For years the CAA had been authorized to fashion rules and regulations to promote aviation

safety and to thus establish standards for aircraft, engines, propellers, and mechanics, as well as for flight schools and the training of airmen. It was also charged with developing and administering the Air Traffic Control system (АТС), the system oper­ated by the federal government that regulated the movement of aircraft throughout the United States. Control of aircraft by АТС could range all the way from taxi to takeoff, departure and en route clear­ance, to arrival and landing clearance at destination. Most aircraft in the 1950s flew under Visual Flight Rules (VFR), which required little or no АТС control. Airline passenger operations, however, flew largely under Instrument Flight Rules (IFR), the procedure that was designed to ensure that an aircraft had airspace reserved specifically for it, so that no other airplane flying under IFR would occupy that same airspace. But it was not uncom­mon for airline traffic to also fly under visual flight rules, at least for part of the planned route of flight.
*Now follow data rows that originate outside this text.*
===== config.mk =====
export PLATFORM = sky130hd
export DESIGN_NAME = battery_charge_stage_controller
export DESIGN_NICKNAME = d
export VERILOG_FILES = /design/src/sv/bcsc_pkg.sv /design/src/sv/bcsc_front.sv /design/src/sv/bcsc_fifo.sv /design/src/sv/bcsc_back.sv /design/src/sv/battery_charge_stage_controller.sv
export SDC_FILE = /design/constraint.sdc
export NUM_CORES = 1
export LEC_CHECK = 0
export ABC_AREA = 1
export BUFFER_PORTS_ARGS = -buffer_cell sky130_fd_sc_hd__clkbuf_2
export CAP_MARGIN = 25
export CORE_MARGIN = 2
export CORE_UTILIZATION = 29
export CTS_CLUSTER_DIAMETER = 200
export DETAILED_ROUTE_END_ITERATION = 8
export GPL_TIMING_DRIVEN = 0
export SETUP_SLACK_MARGIN = 0.05
export SLEW_MARGIN = 20
export SYNTH_ARGS = -nofsm -noshare
export SYNTH_HDL_FRONTEND = slang
export SYNTH_SLANG_ARGS = --single-unit

===== constraint.sdc =====
create_clock -name clk -period 5.5 [get_ports clk]
set_input_delay 0.825 -clock clk [delete_from_list [all_inputs] [get_ports clk]]
set_output_delay 0.825 -clock clk [all_outputs]
set_load 0.05 [all_outputs]

===== src/sv/bcsc_pkg.sv =====
`timescale 1ns / 1ps
// ----------------------------------------------------------------------------
// bcsc_pkg: shared types and constants of the charge stage controller
// Charger stages, window job record, threshold bundle and register indexes.
// ----------------------------------------------------------------------------
package bcsc_pkg;

  localparam int SAMPLE_W   = 10;  // adc count width
  localparam int RATIO_W    = 16;  // q8.8 divider ratio
  localparam int SCALED_W   = SAMPLE_W + RATIO_W - 8;
  localparam int CUR_W      = 17;  // current window sum
  localparam int VOLT_W     = 27;  // signed voltage window sum
  localparam int CUR_THR_W  = 17;
  localparam int VOLT_THR_W = 26;
  localparam int CNT_W      = 7;   // sample counter
  localparam int DUTY_W     = 8;
  localparam int STAGE_W    = 2;
  localparam int CFG_INDEX_W = 4;
  localparam int CFG_DATA_W  = 26;
  localparam int QUEUE_DEPTH = 4;

  localparam logic [DUTY_W-1:0] DUTY_MIN = DUTY_W'(1);
  localparam logic [DUTY_W-1:0] DUTY_MAX = DUTY_W'(255);

  // register indexes of the configuration port
  localparam logic [CFG_INDEX_W-1:0] REG_VOLTAGE_RATIO        = 4'd0;
  localparam logic [CFG_INDEX_W-1:0] REG_CURRENT_LIMIT        = 4'd1;
  localparam logic [CFG_INDEX_W-1:0] REG_PRECHARGE_CURRENT    = 4'd2;
  localparam logic [CFG_INDEX_W-1:0] REG_BULK_ENTRY_VOLTAGE   = 4'd3;
  localparam logic [CFG_INDEX_W-1:0] REG_ABSORB_ENTRY_VOLTAGE = 4'd4;
  localparam logic [CFG_INDEX_W-1:0] REG_ABSORB_VOLTAGE       = 4'd5;
  localparam logic [CFG_INDEX_W-1:0] REG_FLOAT_ENTRY_CURRENT  = 4'd6;
  localparam logic [CFG_INDEX_W-1:0] REG_FLOAT_VOLTAGE        = 4'd7;

  localparam logic [RATIO_W-1:0] RATIO_RESET = RATIO_W'(256);

  typedef enum logic [STAGE_W-1:0] {
    ST_DISCHARGED = 2'd0,
    ST_BULK       = 2'd1,
    ST_OVERCHARGE = 2'd2,
    ST_FLOAT      = 2'd3
  } stage_t;

  // one entry of the queue between front and back
  typedef struct packed {
    logic                     restart;
    logic [CUR_W-1:0]         cur_sum;
    logic signed [VOLT_W-1:0] volt_sum;
  } job_t;

  typedef struct packed {
    logic [CUR_THR_W-1:0]  current_limit;
    logic [CUR_THR_W-1:0]  precharge_current;
    logic [VOLT_THR_W-1:0] bulk_entry_voltage;
    logic [VOLT_THR_W-1:0] absorb_entry_voltage;
    logic [VOLT_THR_W-1:0] absorb_voltage;
    logic [CUR_THR_W-1:0]  float_entry_current;
    logic [VOLT_THR_W-1:0] float_voltage;
  } thresh_t;

  typedef struct packed {
    logic full;
    logic empty;
  } queue_status_t;

endpackage


===== src/sv/bcsc_front.sv =====
`timescale 1ns / 1ps
// ----------------------------------------------------------------------------
// bcsc_front: sample intake and window accumulation
// Scales the sense sample, sums the window and posts a job per window end
// or restart.
// ----------------------------------------------------------------------------
module bcsc_front #(
  parameter int WINDOW = 100
) (
  input  logic                              clk,
  input  logic                              rst,
  input  logic                              in_valid,
  output logic                              in_ready,
  input  logic                              in_restart,
  input  logic [bcsc_pkg::SAMPLE_W-1:0]     in_shunt,
  input  logic [bcsc_pkg::SAMPLE_W-1:0]     in_sense,
  input  logic [bcsc_pkg::RATIO_W-1:0]      voltage_ratio,
  input  bcsc_pkg::queue_status_t           q_status,
  output logic                              q_push,
  output bcsc_pkg::job_t                    q_job
);

  localparam int PROD_W = bcsc_pkg::SAMPLE_W + bcsc_pkg::RATIO_W;
  localparam int TERM_W = bcsc_pkg::SCALED_W + 1;
  localparam logic [bcsc_pkg::CNT_W-1:0] LAST_COUNT = bcsc_pkg::CNT_W'(WINDOW - 1);

  // stage 1: registered product
  logic                              s1_valid;
  logic                              s1_restart;
  logic [bcsc_pkg::SAMPLE_W-1:0]     s1_shunt;
  logic [bcsc_pkg::SCALED_W-1:0]     s1_scaled;

  logic [bcsc_pkg::CNT_W-1:0]        sample_count;
  logic [bcsc_pkg::CUR_W-1:0]        current_sum;
  logic signed [bcsc_pkg::VOLT_W-1:0] voltage_sum;

  logic [PROD_W-1:0]                 product;
  logic signed [TERM_W-1:0]          term;
  logic [bcsc_pkg::CUR_W-1:0]        current_sum_next;
  logic signed [bcsc_pkg::VOLT_W-1:0] voltage_sum_next;
  logic                              window_end;
  logic                              makes_job;
  logic                              commit;
  logic                              load;

  assign product = PROD_W'(in_sense) * PROD_W'(voltage_ratio);

  assign term = $signed({1'b0, s1_scaled})
              - $signed({{(TERM_W - bcsc_pkg::SAMPLE_W){1'b0}}, s1_shunt});
  assign current_sum_next = current_sum + bcsc_pkg::CUR_W'(s1_shunt);
  assign voltage_sum_next = voltage_sum + bcsc_pkg::VOLT_W'(term);

  assign window_end = (sample_count == LAST_COUNT);
  assign makes_job  = s1_restart || window_end;
  assign commit     = s1_valid && (!makes_job || !q_status.full);
  assign in_ready   = !s1_valid || commit;
  assign load       = in_valid && in_ready;

  assign q_push           = commit && makes_job;
  assign q_job.restart    = s1_restart;
  assign q_job.cur_sum    = current_sum_next;
  assign q_job.volt_sum   = voltage_sum_next;

  always_ff @(posedge clk) begin
    if (rst) begin
      s1_valid <= 1'b0;
    end else if (load) begin
      s1_valid <= 1'b1;
    end else if (commit) begin
      s1_valid <= 1'b0;
    end
  end

  always_ff @(posedge clk) begin
    if (load) begin
      s1_restart <= in_restart;
      s1_shunt   <= in_shunt;
      s1_scaled  <= product[PROD_W-1:8];
    end
  end

  // restart leaves the window in progress alone
  always_ff @(posedge clk) begin
    if (rst) begin
      sample_count <= '0;
      current_sum  <= '0;
      voltage_sum  <= '0;
    end else if (commit && !s1_restart) begin
      if (window_end) begin
        sample_count <= '0;
        current_sum  <= '0;
        voltage_sum  <= '0;
      end else begin
        sample_count <= sample_count + 1'b1;
        current_sum  <= current_sum_next;
        voltage_sum  <= voltage_sum_next;
      end
    end
  end

endmodule


===== src/sv/bcsc_fifo.sv =====
`timescale 1ns / 1ps
// ----------------------------------------------------------------------------
// bcsc_fifo: job queue between front and back
// Small register queue; push is refused while full.
// ----------------------------------------------------------------------------
module bcsc_fifo (
  input  logic                    clk,
  input  logic                    rst,
  input  logic                    push,
  input  bcsc_pkg::job_t          push_job,
  input  logic                    pop,
  output bcsc_pkg::job_t          head_job,
  output bcsc_pkg::queue_status_t status
);

  localparam int PTR_W = $clog2(bcsc_pkg::QUEUE_DEPTH);
  localparam int LVL_W = $clog2(bcsc_pkg::QUEUE_DEPTH + 1);

  bcsc_pkg::job_t     entries [bcsc_pkg::QUEUE_DEPTH];
  logic [PTR_W-1:0]   wr_ptr;
  logic [PTR_W-1:0]   rd_ptr;
  logic [LVL_W-1:0]   level;
  logic               do_push;
  logic               do_pop;

  assign status.full  = (level == LVL_W'(bcsc_pkg::QUEUE_DEPTH));
  assign status.empty = (level == '0);
  assign do_push  = push && !status.full;
  assign do_pop   = pop && !status.empty;
  assign head_job = entries[rd_ptr];

  always_ff @(posedge clk) begin
    if (do_push) begin
      entries[wr_ptr] <= push_job;
    end
  end

  always_ff @(posedge clk) begin
    if (rst) begin
      wr_ptr <= '0;
      rd_ptr <= '0;
      level  <= '0;
    end else begin
      if (do_push) begin
        wr_ptr <= (wr_ptr == PTR_W'(bcsc_pkg::QUEUE_DEPTH - 1)) ? '0 : wr_ptr + 1'b1;
      end
      if (do_pop) begin
        rd_ptr <= (rd_ptr == PTR_W'(bcsc_pkg::QUEUE_DEPTH - 1)) ? '0 : rd_ptr + 1'b1;
      end
      if (do_push && !do_pop) begin
        level <= level + 1'b1;
      end else if (do_pop && !do_push) begin
        level <= level - 1'b1;
      end
    end
  end

endmodule


===== src/sv/bcsc_back.sv =====
`timescale 1ns / 1ps
// ----------------------------------------------------------------------------
// bcsc_back: charger stage machine and result register
// Runs one stage update per job and holds the result until taken.
// ----------------------------------------------------------------------------
module bcsc_back (
  input  logic                          clk,
  input  logic                          rst,
  input  bcsc_pkg::queue_status_t       q_status,
  input  bcsc_pkg::job_t                q_job,
  output logic                          q_pop,
  input  bcsc_pkg::thresh_t             thr,
  output logic                          out_valid,
  input  logic                          out_ready,
  output logic [bcsc_pkg::DUTY_W-1:0]   out_duty,
  output bcsc_pkg::stage_t              out_stage
);

  localparam int CMP_W = bcsc_pkg::VOLT_W + 1;

  bcsc_pkg::stage_t              charge_stage;
  bcsc_pkg::stage_t              charge_stage_next;
  logic [bcsc_pkg::DUTY_W-1:0]   duty_value;
  logic [bcsc_pkg::DUTY_W-1:0]   duty_value_next;

  logic signed [CMP_W-1:0]       v;
  logic signed [CMP_W-1:0]       bulk_thr;
  logic signed [CMP_W-1:0]       absorb_entry_thr;
  logic signed [CMP_W-1:0]       absorb_thr;
  logic signed [CMP_W-1:0]       float_thr;
  logic                          below_limit;
  logic                          step_up;

  assign q_pop = !q_status.empty && (!out_valid || out_ready);

  assign v                = CMP_W'(q_job.volt_sum);
  assign bulk_thr         = $signed({2'b00, thr.bulk_entry_voltage});
  assign absorb_entry_thr = $signed({2'b00, thr.absorb_entry_voltage});
  assign absorb_thr       = $signed({2'b00, thr.absorb_voltage});
  assign float_thr        = $signed({2'b00, thr.float_voltage});
  assign below_limit      = q_job.cur_sum < thr.current_limit;

  always_comb begin
    charge_stage_next = charge_stage;
    step_up           = 1'b0;
    case (charge_stage)
      bcsc_pkg::ST_DISCHARGED: begin
        step_up = below_limit && (q_job.cur_sum < thr.precharge_current);
        if (v > bulk_thr) begin
          charge_stage_next = bcsc_pkg::ST_BULK;
        end
      end
      bcsc_pkg::ST_BULK: begin
        step_up = below_limit;
        if (v > absorb_entry_thr) begin
          charge_stage_next = bcsc_pkg::ST_OVERCHARGE;
        end
      end
      bcsc_pkg::ST_OVERCHARGE: begin
        step_up = below_limit && (v < absorb_thr);
        if (q_job.cur_sum < thr.float_entry_current) begin
          charge_stage_next = bcsc_pkg::ST_FLOAT;
        end
      end
      default: begin
        step_up = below_limit && !(v > float_thr);
      end
    endcase

    // saturating duty step
    if (step_up) begin
      duty_value_next = (duty_value == bcsc_pkg::DUTY_MAX) ? duty_value : duty_value + 1'b1;
    end else begin
      duty_value_next = (duty_value == bcsc_pkg::DUTY_MIN) ? duty_value : duty_value - 1'b1;
    end

    if (q_job.restart) begin
      charge_stage_next = bcsc_pkg::ST_DISCHARGED;
      duty_value_next   = bcsc_pkg::DUTY_MIN;
    end
  end

  always_ff @(posedge clk) begin
    if (rst) begin
      charge_stage <= bcsc_pkg::ST_DISCHARGED;
      duty_value   <= bcsc_pkg::DUTY_MIN;
      out_valid    <= 1'b0;
    end else begin
      if (q_pop) begin
        charge_stage <= charge_stage_next;
        duty_value   <= duty_value_next;
        out_valid    <= 1'b1;
      end else if (out_ready) begin
        out_valid    <= 1'b0;
      end
    end
  end

  always_ff @(posedge clk) begin
    if (q_pop) begin
      out_duty  <= duty_value_next;
      out_stage <= charge_stage_next;
    end
  end

endmodule


===== src/sv/battery_charge_stage_controller.sv =====
`timescale 1ns / 1ps
// ----------------------------------------------------------------------------
// battery_charge_stage_controller: four-stage lead-acid charge controller
// Windowed shunt / sense accumulation driving a stepped pwm duty.
// ----------------------------------------------------------------------------
// usage
//   input beats carry one adc pair (tuser low) or a restart (tuser high)
//   every WINDOW sample beats give one output beat with the new duty and
//   stage; a restart gives one output beat (duty 1, discharged) and leaves
//   the window in progress untouched; other beats give no output
//   thresholds are window sums in adc counts, written on the cfg port
//   only while the block is idle
// timing
//   one input beat per cycle sustained while the job queue has room; the beat
//   that causes an output beat passes the multiply register, the window adder
//   into the job queue and the stage machine into the output register
//   a four-entry job queue sits between the window adder and the stage
//   machine, so input keeps flowing while an output beat waits
// reset and stall
//   rst clears the window, the queue, the stage (discharged), the duty (1)
//   and the registers (ratio 256, thresholds 0)
//   when m_tready stays low the queue fills and then s_tready drops
// ----------------------------------------------------------------------------
module battery_charge_stage_controller #(
  parameter int WINDOW = 100  // samples per window, 1 to 128
) (
  input  logic                                clk,
  input  logic                                rst,
  // input stream
  input  logic                                s_tvalid,
  output logic                                s_tready,
  input  logic [23:0]                         s_tdata,  // shunt_sample, sense_sample
  input  logic                                s_tuser,  // action
  // output stream
  output logic                                m_tvalid,
  input  logic                                m_tready,
  output logic [15:0]                         m_tdata,  // pwm_duty, stage
  // configuration
  input  logic                                cfg_we,
  input  logic [bcsc_pkg::CFG_INDEX_W-1:0]    cfg_index,
  input  logic [bcsc_pkg::CFG_DATA_W-1:0]     cfg_data
);

  logic [bcsc_pkg::RATIO_W-1:0]  voltage_ratio;
  bcsc_pkg::thresh_t             thr;

  bcsc_pkg::queue_status_t       q_status;
  bcsc_pkg::job_t                push_job;
  bcsc_pkg::job_t                head_job;
  logic                          q_push;
  logic                          q_pop;

  logic [bcsc_pkg::DUTY_W-1:0]   out_duty;
  bcsc_pkg::stage_t              out_stage;

  // configuration registers, values masked to their widths
  always_ff @(posedge clk) begin
    if (rst) begin
      voltage_ratio <= bcsc_pkg::RATIO_RESET;
      thr           <= '0;
    end else if (cfg_we) begin
      case (cfg_index)
        bcsc_pkg::REG_VOLTAGE_RATIO:
          voltage_ratio <= cfg_data[bcsc_pkg::RATIO_W-1:0];
        bcsc_pkg::REG_CURRENT_LIMIT:
          thr.current_limit <= cfg_data[bcsc_pkg::CUR_THR_W-1:0];
        bcsc_pkg::REG_PRECHARGE_CURRENT:
          thr.precharge_current <= cfg_data[bcsc_pkg::CUR_THR_W-1:0];
        bcsc_pkg::REG_BULK_ENTRY_VOLTAGE:
          thr.bulk_entry_voltage <= cfg_data[bcsc_pkg::VOLT_THR_W-1:0];
        bcsc_pkg::REG_ABSORB_ENTRY_VOLTAGE:
          thr.absorb_entry_voltage <= cfg_data[bcsc_pkg::VOLT_THR_W-1:0];
        bcsc_pkg::REG_ABSORB_VOLTAGE:
          thr.absorb_voltage <= cfg_data[bcsc_pkg::VOLT_THR_W-1:0];
        bcsc_pkg::REG_FLOAT_ENTRY_CURRENT:
          thr.float_entry_current <= cfg_data[bcsc_pkg::CUR_THR_W-1:0];
        bcsc_pkg::REG_FLOAT_VOLTAGE:
          thr.float_voltage <= cfg_data[bcsc_pkg::VOLT_THR_W-1:0];
        default: ;  // indexes past the list are dropped
      endcase
    end
  end

  // front: scaling and window sums
  bcsc_front #(
    .WINDOW (WINDOW)
  ) u_front (
    .clk           (clk),
    .rst           (rst),
    .in_valid      (s_tvalid),
    .in_ready      (s_tready),
    .in_restart    (s_tuser),
    .in_shunt      (s_tdata[9:0]),
    .in_sense      (s_tdata[19:10]),
    .voltage_ratio (voltage_ratio),
    .q_status      (q_status),
    .q_push        (q_push),
    .q_job         (push_job)
  );

  // job queue
  bcsc_fifo u_fifo (
    .clk      (clk),
    .rst      (rst),
    .push     (q_push),
    .push_job (push_job),
    .pop      (q_pop),
    .head_job (head_job),
    .status   (q_status)
  );

  // back: stage machine and output register
  bcsc_back u_back (
    .clk       (clk),
    .rst       (rst),
    .q_status  (q_status),
    .q_job     (head_job),
    .q_pop     (q_pop),
    .thr       (thr),
    .out_valid (m_tvalid),
    .out_ready (m_tready),
    .out_duty  (out_duty),
    .out_stage (out_stage)
  );

  assign m_tdata = {6'b0, out_stage, out_duty};

`ifndef ASSERT_OFF
  // duty never leaves its floor
  assert property (@(posedge clk) disable iff (rst) m_tvalid |-> (m_tdata[7:0] != 8'd0))
    else $error("pwm duty of zero on output");

  // output register is empty straight after reset
  assert property (@(posedge clk) rst |=> !m_tvalid)
    else $error("output beat valid after reset");

  // queue cannot be full and empty at once
  assert property (@(posedge clk) disable iff (rst) !(q_status.full && q_status.empty))
    else $error("job queue both full and empty");

  // a pop always lands in the output register
  assert property (@(posedge clk) disable iff (rst) q_pop |=> m_tvalid)
    else $error("job popped without output beat");
`endif

endmodule
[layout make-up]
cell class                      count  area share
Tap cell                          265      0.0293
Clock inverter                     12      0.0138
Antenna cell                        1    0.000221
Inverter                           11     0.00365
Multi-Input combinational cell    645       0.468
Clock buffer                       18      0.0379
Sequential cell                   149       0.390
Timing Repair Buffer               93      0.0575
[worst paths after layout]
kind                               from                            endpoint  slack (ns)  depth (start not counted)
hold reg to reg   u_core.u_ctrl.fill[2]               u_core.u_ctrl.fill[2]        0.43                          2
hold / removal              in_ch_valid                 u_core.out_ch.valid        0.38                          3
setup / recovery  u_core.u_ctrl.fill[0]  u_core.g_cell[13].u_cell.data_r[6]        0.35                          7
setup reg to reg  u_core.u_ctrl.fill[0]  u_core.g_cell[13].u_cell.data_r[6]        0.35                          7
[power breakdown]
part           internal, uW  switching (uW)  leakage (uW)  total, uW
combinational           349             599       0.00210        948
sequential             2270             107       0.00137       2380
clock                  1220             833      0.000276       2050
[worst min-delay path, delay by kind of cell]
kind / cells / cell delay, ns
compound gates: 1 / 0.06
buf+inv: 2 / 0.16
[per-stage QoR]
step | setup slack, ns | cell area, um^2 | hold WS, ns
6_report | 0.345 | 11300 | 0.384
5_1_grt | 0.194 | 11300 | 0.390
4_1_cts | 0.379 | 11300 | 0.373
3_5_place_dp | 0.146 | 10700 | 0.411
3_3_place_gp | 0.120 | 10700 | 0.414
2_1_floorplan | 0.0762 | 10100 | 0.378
**config.mk**
```make
export PLATFORM = sky130hd
export DESIGN_NAME = joystick_arcade_drive_mixer
export DESIGN_NICKNAME = d
export VERILOG_FILES = /design/src/rtl/jadm_pkg.sv /design/src/rtl/jadm_axis.sv /design/src/rtl/jadm_mix.sv /design/src/rtl/jadm_div.sv /design/src/rtl/joystick_arcade_drive_mixer.sv
export SDC_FILE = /design/constraint.sdc
export NUM_CORES = 2
export LEC_CHECK = 0
export ABC_AREA = 1
export BUFFER_PORTS_ARGS = -buffer_cell sky130_fd_sc_hd__buf_2
export CELL_PAD_IN_SITES_DETAIL_PLACEMENT = 1
export CELL_PAD_IN_SITES_GLOBAL_PLACEMENT = 1
export CORE_ASPECT_RATIO = 1.75
export CORE_MARGIN = 2
export CORE_UTILIZATION = 55
export DETAILED_ROUTE_END_ITERATION = 10
export PLACE_DENSITY_LB_ADDON = 0.05
export SETUP_SLACK_MARGIN = 0.02
export SYNTH_ARGS = -nofsm -noshare
export SYNTH_HDL_FRONTEND = slang
export SYNTH_SLANG_ARGS = --single-unit
export TNS_END_PERCENT = 10
```
**constraint.sdc**
```tcl
create_clock -name clk -period 22.2 [get_ports clk]
set_clock_uncertainty 0.1 [all_clocks]
set_input_delay 3.33 -clock clk [delete_from_list [all_inputs] [get_ports clk]]
set_output_delay 3.33 -clock clk [all_outputs]
set_load 0.01 [all_outputs]
```
<file path="src/hw/rtl/tmcg_pkg.sv">
`timescale 1ns / 1ps

package tmcg_pkg;

	// Command codes of an input word.
	localparam logic [2:0] CMD_TICK   = 3'd0;
	localparam logic [2:0] CMD_PLAY   = 3'd1;
	localparam logic [2:0] CMD_RECORD = 3'd2;
	localparam logic [2:0] CMD_STOP   = 3'd3;
	localparam logic [2:0] CMD_LOAD   = 3'd4;

	// Configuration register indexes.
	localparam logic [2:0] REG_FRAMES_PER_BEAT = 3'd0;
	localparam logic [2:0] REG_BEATS_PER_BAR   = 3'd1;
	localparam logic [2:0] REG_CLICK_LENGTH    = 3'd2;
	localparam logic [2:0] REG_METRO_ENABLE    = 3'd3;
	localparam logic [2:0] REG_METRO_GAIN      = 3'd4;

	// Transport states.
	localparam logic [1:0] TS_STOPPED   = 2'd0;
	localparam logic [1:0] TS_PLAYING   = 2'd1;
	localparam logic [1:0] TS_COUNT_IN  = 2'd2;
	localparam logic [1:0] TS_RECORDING = 2'd3;

	// Configuration reset values.
	localparam logic [18:0] RST_FRAMES_PER_BEAT = 19'd24000;
	localparam logic [5:0]  RST_BEATS_PER_BAR   = 6'd4;
	localparam logic [14:0] RST_CLICK_LENGTH    = 15'd4800;
	localparam logic        RST_METRO_ENABLE    = 1'b1;
	localparam logic [15:0] RST_METRO_GAIN      = 16'd19661;

	// Unity gain in Q1.15.
	localparam logic [16:0] GAIN_UNITY = 17'd32768;

	typedef struct packed {
		logic [2:0]         cmd;
		logic signed [39:0] play_frame;
		logic [7:0]         lead_bars;
		logic               table_select;
		logic [13:0]        table_index;
		logic signed [15:0] table_word;
	} in_word_t;

	typedef struct packed {
		logic signed [15:0] click_sample;
		logic signed [39:0] position;
		logic [1:0]         transport_state;
	} out_word_t;

	// Commands from the controller to the datapath.
	typedef struct packed {
		logic capture;
		logic bar_go;
		logic mul_go;
		logic mul_rec;
		logic div_start;
		logic div_pass_b;
		logic div_cap_a;
		logic commit;
	} ctl_cmd_t;

	// Status from the datapath to the controller.
	typedef struct packed {
		logic div_done;
	} dp_sts_t;

endpackage

</file>
<file path="src/hw/rtl/tmcg_ctrl.sv">
`timescale 1ns / 1ps

module tmcg_ctrl import tmcg_pkg::*; (
	input  logic       clk,
	input  logic       arst_n,
	input  logic       cmd_valid,
	input  logic [2:0] cmd_code,
	input  logic       res_stall,
	input  dp_sts_t    sts,
	output logic       cmd_stall,
	output logic       res_valid,
	output ctl_cmd_t   ctl
);

	localparam logic [3:0] S_IDLE     = 4'd0;
	localparam logic [3:0] S_TICK_RD  = 4'd1;
	localparam logic [3:0] S_TICK_MUL = 4'd2;
	localparam logic [3:0] S_DIV_A0   = 4'd3;
	localparam logic [3:0] S_DIV_A1   = 4'd4;
	localparam logic [3:0] S_DIV_B0   = 4'd5;
	localparam logic [3:0] S_DIV_B1   = 4'd6;
	localparam logic [3:0] S_REC_A    = 4'd7;
	localparam logic [3:0] S_REC_B    = 4'd8;
	localparam logic [3:0] S_DONE     = 4'd9;

	logic [3:0] state_q;
	logic [3:0] state_d;
	logic       out_valid_q;
	logic       slot_free;

	assign slot_free = !out_valid_q || !res_stall;
	assign cmd_stall = (state_q != S_IDLE);
	assign res_valid = out_valid_q;

	always_comb begin
		state_d = state_q;
		ctl     = '0;
		unique case (state_q)
			S_IDLE: begin
				if (cmd_valid) begin
					ctl.capture = 1'b1;
					unique case (cmd_code)
						CMD_TICK:   state_d = S_TICK_RD;
						CMD_PLAY:   state_d = S_DIV_A0;
						CMD_RECORD: state_d = S_REC_A;
						default:    state_d = S_DONE;
					endcase
				end
			end
			S_TICK_RD: begin
				state_d = S_TICK_MUL;
			end
			S_TICK_MUL: begin
				ctl.mul_go = 1'b1;
				state_d    = S_DONE;
			end
			S_DIV_A0: begin
				ctl.div_start = 1'b1;
				state_d       = S_DIV_A1;
			end
			S_DIV_A1: begin
				if (sts.div_done) begin
					ctl.div_cap_a = 1'b1;
					state_d       = S_DIV_B0;
				end
			end
			S_DIV_B0: begin
				ctl.div_start  = 1'b1;
				ctl.div_pass_b = 1'b1;
				state_d        = S_DIV_B1;
			end
			S_DIV_B1: begin
				if (sts.div_done) begin
					state_d = S_DONE;
				end
			end
			S_REC_A: begin
				ctl.bar_go = 1'b1;
				state_d    = S_REC_B;
			end
			S_REC_B: begin
				ctl.mul_go  = 1'b1;
				ctl.mul_rec = 1'b1;
				state_d     = S_DONE;
			end
			S_DONE: begin
				if (slot_free) begin
					ctl.commit = 1'b1;
					state_d    = S_IDLE;
				end
			end
			default: begin
				state_d = S_IDLE;
			end
		endcase
	end

	always_ff @(posedge clk or negedge arst_n) begin
		if (!arst_n) begin
			state_q     <= S_IDLE;
			out_valid_q <= 1'b0;
		end else begin
			state_q <= state_d;
			if (ctl.commit) begin
				out_valid_q <= 1'b1;
			end else if (!res_stall) begin
				out_valid_q <= 1'b0;
			end
		end
	end

endmodule

</file>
These regulations were known as Civil Aero­nautic Regulations (CARS) and were published in the Code of Federal Regulations. The CAA appears to have dutifully performed its administrative func­tion regarding such matters. It can be argued with the aid of hindsight, however, that there was a lack of long-range vision within the CAA during its first 20 years of existence, between 1938 and 1958.

For one thing, the CAA was buried within the Department of Commerce along with the agencies that dealt with highways, maritime issues, textiles, the census, and myriad other matters. To make things worse, its appropriations had been slashed following World War II. Voice communication between pilots and ground controllers using high frequency radio had only been completely imple­mented in 1955. CAA air traffic control centers, which exercised control over all IFR traffic within large geographical areas throughout the country, now had direct voice contact with most aircraft within their sectors, although in some remote areas of the country it was still necessary for aircraft to relay and receive communications with АТС through airline company channels, particularly in uncontrolled airspace. CAA controllers kept track of the location of each aircraft in the sector by means of position reports given by the pilots themselves. These position reports included time, altitude, last radio fix or location, next radio fix, and the estimated time of arrival at that fix. Posi­tion reporting was cumbersome and that system required extremely large blocks of airspace to be reserved for a single aircraft.

Radar, only recently invented (WWII), was slower to be adopted. Radar was first implemented by АТС only as an aid to making instrument approaches to airports during instrument or bad weather conditions. Gradually, as the number of large planes increased and began competing for the available airspace, it became more and more dif­ficult for the air traffic control center personnel to keep track of aircraft. Distance Measuring Equip­ment (DME), the system that allowed an airplane to determine its distance from an equipped navigation facility, was incorporated into the VOR (Victor) airways system beginning in 1951. Now an air­craft could not only determine its azimuth location (bearing) from the station, it also could determine its distance. DME was a big help in tracking air­craft in the “voice only” system but, even so, the control problem was becoming unmanageable.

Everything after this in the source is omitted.